GTX 260+ Lives!!
Galaxy has been continuing to improve on product differentiation and quality and the company’s new GeForce GTX 260+ Razor does it again with a single slot, air cooled design. This GPU offers all the performance of standard GTX 260+ GPUs but in a more condensed package that should make SFF and HTPC users smile.
If you stopped by here looking for the Lucid HYDRA performance preview, click here to reach it. The incoming linker had a typo!Introduction
Yeah, I thought we were done with new GeForce GTX 260+ reviews as well, but sometimes things change. In this case, what has changed is the form factor, and in an impressive way. Galaxy has been making what seems to be all the right moves in the world of NVIDIA graphics cards coming out with overclocked and custom cooled cards over the past year that have impressed us. When they told us they had a new GTX 260+ model to review, I was convinced to take the card until they mentioned it was a single slot design – a first for air cooled offerings.
The Galaxy GeForce GTX 260+ Razor
The Galaxy GTX 260+ Razor gets its name from its slim appearance – though not quite razor thin it is the first single slot design we have seen on an air-cooled GTX 260+. The style on the card is definitely nice as well combining a copper heatsink with a painted grey aluminum casing and a fairly high speed fan.
The external connections include only a single dual-link DVI connection, and HDMI port and a TV output as well.
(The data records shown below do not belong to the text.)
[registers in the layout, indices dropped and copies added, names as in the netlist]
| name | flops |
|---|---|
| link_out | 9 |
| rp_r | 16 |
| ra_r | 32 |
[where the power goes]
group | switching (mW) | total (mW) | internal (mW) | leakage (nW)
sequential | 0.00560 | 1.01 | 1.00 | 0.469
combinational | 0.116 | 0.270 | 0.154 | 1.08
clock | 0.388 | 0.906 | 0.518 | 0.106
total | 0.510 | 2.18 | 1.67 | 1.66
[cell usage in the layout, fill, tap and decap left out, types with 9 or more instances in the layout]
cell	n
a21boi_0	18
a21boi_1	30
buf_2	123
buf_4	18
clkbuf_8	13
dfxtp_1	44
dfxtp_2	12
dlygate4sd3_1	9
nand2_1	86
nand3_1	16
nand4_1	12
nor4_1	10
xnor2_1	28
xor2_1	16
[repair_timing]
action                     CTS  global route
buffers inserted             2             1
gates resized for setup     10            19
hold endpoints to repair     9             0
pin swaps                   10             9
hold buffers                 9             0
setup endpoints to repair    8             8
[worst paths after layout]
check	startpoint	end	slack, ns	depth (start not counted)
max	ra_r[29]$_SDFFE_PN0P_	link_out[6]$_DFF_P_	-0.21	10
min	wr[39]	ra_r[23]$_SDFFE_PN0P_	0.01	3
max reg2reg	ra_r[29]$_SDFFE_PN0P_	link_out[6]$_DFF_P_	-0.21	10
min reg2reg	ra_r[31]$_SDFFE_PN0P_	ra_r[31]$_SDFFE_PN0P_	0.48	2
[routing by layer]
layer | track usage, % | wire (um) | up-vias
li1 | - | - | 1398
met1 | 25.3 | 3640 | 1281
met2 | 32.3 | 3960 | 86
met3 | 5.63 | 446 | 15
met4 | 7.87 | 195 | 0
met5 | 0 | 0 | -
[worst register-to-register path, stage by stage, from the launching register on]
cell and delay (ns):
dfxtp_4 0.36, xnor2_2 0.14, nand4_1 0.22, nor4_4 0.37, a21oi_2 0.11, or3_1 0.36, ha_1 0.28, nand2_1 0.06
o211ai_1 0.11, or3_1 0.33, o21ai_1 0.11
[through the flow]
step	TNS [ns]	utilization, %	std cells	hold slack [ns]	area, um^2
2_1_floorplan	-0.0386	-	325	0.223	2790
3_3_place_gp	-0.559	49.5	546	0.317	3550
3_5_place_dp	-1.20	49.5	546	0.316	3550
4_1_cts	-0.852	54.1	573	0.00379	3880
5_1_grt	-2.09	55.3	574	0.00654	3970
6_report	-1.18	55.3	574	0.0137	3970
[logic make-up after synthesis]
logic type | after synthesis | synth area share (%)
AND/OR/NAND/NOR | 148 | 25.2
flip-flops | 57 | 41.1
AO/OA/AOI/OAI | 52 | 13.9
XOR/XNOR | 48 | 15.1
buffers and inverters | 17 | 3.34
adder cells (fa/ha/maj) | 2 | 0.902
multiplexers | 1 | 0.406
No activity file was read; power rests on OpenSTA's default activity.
I am sure that the lack of dual DVI outputs will be a bit disappointing to some enthusiasts looking for dual monitor configurations – keep in mind that there are HDMI-to-DVI adaptors for secondary monitors but they are limited to 1920×1200 resolution screen.
This is still a GTX 260+ and thus requires a pair of 6-pin PCIe power connections. We did notice that the aluminum shell on the card did make installing the power cables from our PC Power and Cooling 1200 watt power supply a bit annoying – the clips didn’t want to easily go under the aluminum.
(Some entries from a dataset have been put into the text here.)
<file path="src/rtl/bts_pkg.sv">
`default_nettype none
// ----------------------------------------------------------------------------
// bts_pkg: shared types and constants for the bounded tagged stack unit
// Widths, operation and status codes, config and result structs, and the
// small index helpers used by the engine and the top level.
// ----------------------------------------------------------------------------
package bts_pkg;

    // Store geometry
    localparam int STORE_WORDS   = 4096;
    localparam int TAG_BITS      = 4;
    localparam int ADDR_BITS     = $clog2(STORE_WORDS);

    // Fixed field widths
    localparam int PTR_BITS      = 13;
    localparam int ADDR_OUT_BITS = 12;
    localparam int TAG_OUT_BITS  = 4;
    localparam int VALUE_BITS    = 64;
    localparam int CNT_BITS      = 32;
    localparam int KIND_BITS     = 2;
    localparam int STATUS_BITS   = 2;
    localparam int CFG_IDX_BITS  = 2;
    localparam int CFG_DATA_BITS = 13;
    localparam int RAM_WIDTH     = VALUE_BITS + TAG_BITS;

    // Stream beat widths (padded to whole bytes)
    localparam int S_TDATA_BITS  = 72;
    localparam int M_TDATA_BITS  = 176;
    localparam int M_USED_BITS   = ADDR_OUT_BITS + VALUE_BITS + TAG_OUT_BITS
                                   + 2 * PTR_BITS + 2 * CNT_BITS;

    localparam logic [PTR_BITS-1:0] BASE_RESET = PTR_BITS'(4096);
    localparam logic [PTR_BITS-1:0] CAP_RESET  = PTR_BITS'(4096);
    localparam logic [CNT_BITS-1:0] CNT_MAX    = {CNT_BITS{1'b1}};

    typedef enum logic [KIND_BITS-1:0] {
        KIND_PUSH  = 2'd0,
        KIND_POP   = 2'd1,
        KIND_CLEAR = 2'd2
    } kind_t;

    typedef enum logic [STATUS_BITS-1:0] {
        STATUS_OK        = 2'd0,
        STATUS_OVERFLOW  = 2'd1,
        STATUS_DEPTH     = 2'd2,
        STATUS_UNDERFLOW = 2'd3
    } status_t;

    typedef enum logic [CFG_IDX_BITS-1:0] {
        CFG_BASE   = 2'd0,
        CFG_LIMIT  = 2'd1,
        CFG_CAP_ON = 2'd2,
        CFG_CAP    = 2'd3
    } cfg_index_t;

    // Register file view handed to the engine
    typedef struct packed {
        logic [PTR_BITS-1:0]      base;
        logic [ADDR_OUT_BITS-1:0] limit;
        logic                     cap_on;
        logic [PTR_BITS-1:0]      cap;
        logic                     base_wr;
        logic [PTR_BITS-1:0]      base_wr_data;
    } cfg_t;

    // Result held by the engine until the output register takes it
    typedef struct packed {
        logic                     valid;
        status_t                  status;
        logic [ADDR_OUT_BITS-1:0] addr;
        logic                     is_pop;
        logic [PTR_BITS-1:0]      depth;
        logic [PTR_BITS-1:0]      peak;
        logic [CNT_BITS-1:0]      push_cnt;
        logic [CNT_BITS-1:0]      pop_cnt;
    } res_t;

    // Store access request
    typedef struct packed {
        logic                 en;
        logic                 we;
        logic [ADDR_BITS-1:0] addr;
        logic [RAM_WIDTH-1:0] wdata;
    } ram_req_t;

    // Pointer modulo store size
    function automatic logic [ADDR_BITS-1:0] ptr_index(input logic [PTR_BITS-1:0] ptr);
        logic [ADDR_BITS+PTR_BITS-1:0] w;
        w = {{ADDR_BITS{1'b0}}, ptr};
        return w[ADDR_BITS-1:0];
    endfunction

    // Store index as reported in the 12-bit address field
    function automatic logic [ADDR_OUT_BITS-1:0] addr_report(input logic [ADDR_BITS-1:0] idx);
        logic [ADDR_BITS+ADDR_OUT_BITS-1:0] w;
        w = {{ADDR_OUT_BITS{1'b0}}, idx};
        return w[ADDR_OUT_BITS-1:0];
    endfunction

    function automatic logic [TAG_BITS-1:0] tag_keep(input logic [TAG_OUT_BITS-1:0] tag);
        logic [TAG_BITS+TAG_OUT_BITS-1:0] w;
        w = {{TAG_BITS{1'b0}}, tag};
        return w[TAG_BITS-1:0];
    endfunction

    function automatic logic [TAG_OUT_BITS-1:0] tag_report(input logic [TAG_BITS-1:0] tag);
        logic [TAG_BITS+TAG_OUT_BITS-1:0] w;
        w = {{TAG_OUT_BITS{1'b0}}, tag};
        return w[TAG_OUT_BITS-1:0];
    endfunction

    // Depth for a pointer: zero at or above the base
    function automatic logic [PTR_BITS-1:0] depth_at(input logic [PTR_BITS-1:0] ptr,
                                                     input logic [PTR_BITS-1:0] base);
        return (ptr < base) ? (base - ptr) : '0;
    endfunction

endpackage
`default_nettype wire

</file>
<file path="src/rtl/bts_cfg.sv">
`default_nettype none
// ----------------------------------------------------------------------------
// bts_cfg: configuration registers
// Base, limit, depth cap enable and depth cap; flags a base write so the
// engine can reload the stack pointer.
// ----------------------------------------------------------------------------
module bts_cfg (
    input  wire logic                              aclk,
    input  wire logic                              aresetn,
    input  wire logic                              cfg_valid,
    output logic                                   cfg_ready,
    input  wire logic [bts_pkg::CFG_IDX_BITS-1:0]  cfg_index,
    input  wire logic [bts_pkg::CFG_DATA_BITS-1:0] cfg_data,
    output bts_pkg::cfg_t                          cfg
);

    logic [bts_pkg::PTR_BITS-1:0]      base_reg;
    logic [bts_pkg::ADDR_OUT_BITS-1:0] limit_reg;
    logic                              cap_on_reg;
    logic [bts_pkg::PTR_BITS-1:0]      cap_reg;
    logic                              wr;

    assign cfg_ready = 1'b1;
    assign wr        = cfg_valid && cfg_ready;

    // Register writes
    always_ff @(posedge aclk) begin
        if (!aresetn) begin
            base_reg   <= bts_pkg::BASE_RESET;
            limit_reg  <= '0;
            cap_on_reg <= 1'b0;
            cap_reg    <= bts_pkg::CAP_RESET;
        end else if (wr) begin
            unique case (bts_pkg::cfg_index_t'(cfg_index))
                bts_pkg::CFG_BASE:   base_reg   <= cfg_data[bts_pkg::PTR_BITS-1:0];
                bts_pkg::CFG_LIMIT:  limit_reg  <= cfg_data[bts_pkg::ADDR_OUT_BITS-1:0];
                bts_pkg::CFG_CAP_ON: cap_on_reg <= cfg_data[0];
                bts_pkg::CFG_CAP:    cap_reg    <= cfg_data[bts_pkg::PTR_BITS-1:0];
                default: ;
            endcase
        end
    end

    always_comb begin
        cfg.base         = base_reg;
        cfg.limit        = limit_reg;
        cfg.cap_on       = cap_on_reg;
        cfg.cap          = cap_reg;
        cfg.base_wr      = wr && (bts_pkg::cfg_index_t'(cfg_index) == bts_pkg::CFG_BASE);
        cfg.base_wr_data = cfg_data[bts_pkg::PTR_BITS-1:0];
    end

endmodule
`default_nettype wire

</file>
As you might imagine, the fan on the Galaxy GTX 260+ Razor has to spin pretty fast to keep the GPU cool enough to run in a single slot design and so it can get noisy when gaming but is otherwise reasonable in sound levels at idle.
The back of the card is bare – no memory chips or anything on the back here.
You can see the pair of SLI connections as well for SLI and 3-Way SLI support.
Here you can see the big deal for the Galaxy Razor edition GTX 260+ – the size. The standard GTX 260+ is a dual slot beast of a card and the new cooler designed by Galaxy will allow the card to fit in a lot more places including smaller HTPC cases with sufficient cooling.
Galaxy includes two power adapters, an S-Video cable, digital audio cable, DVI-to-VGA converter and even a TV output to component output adapter along with their Xtreme Tuner overclocking software and installation material.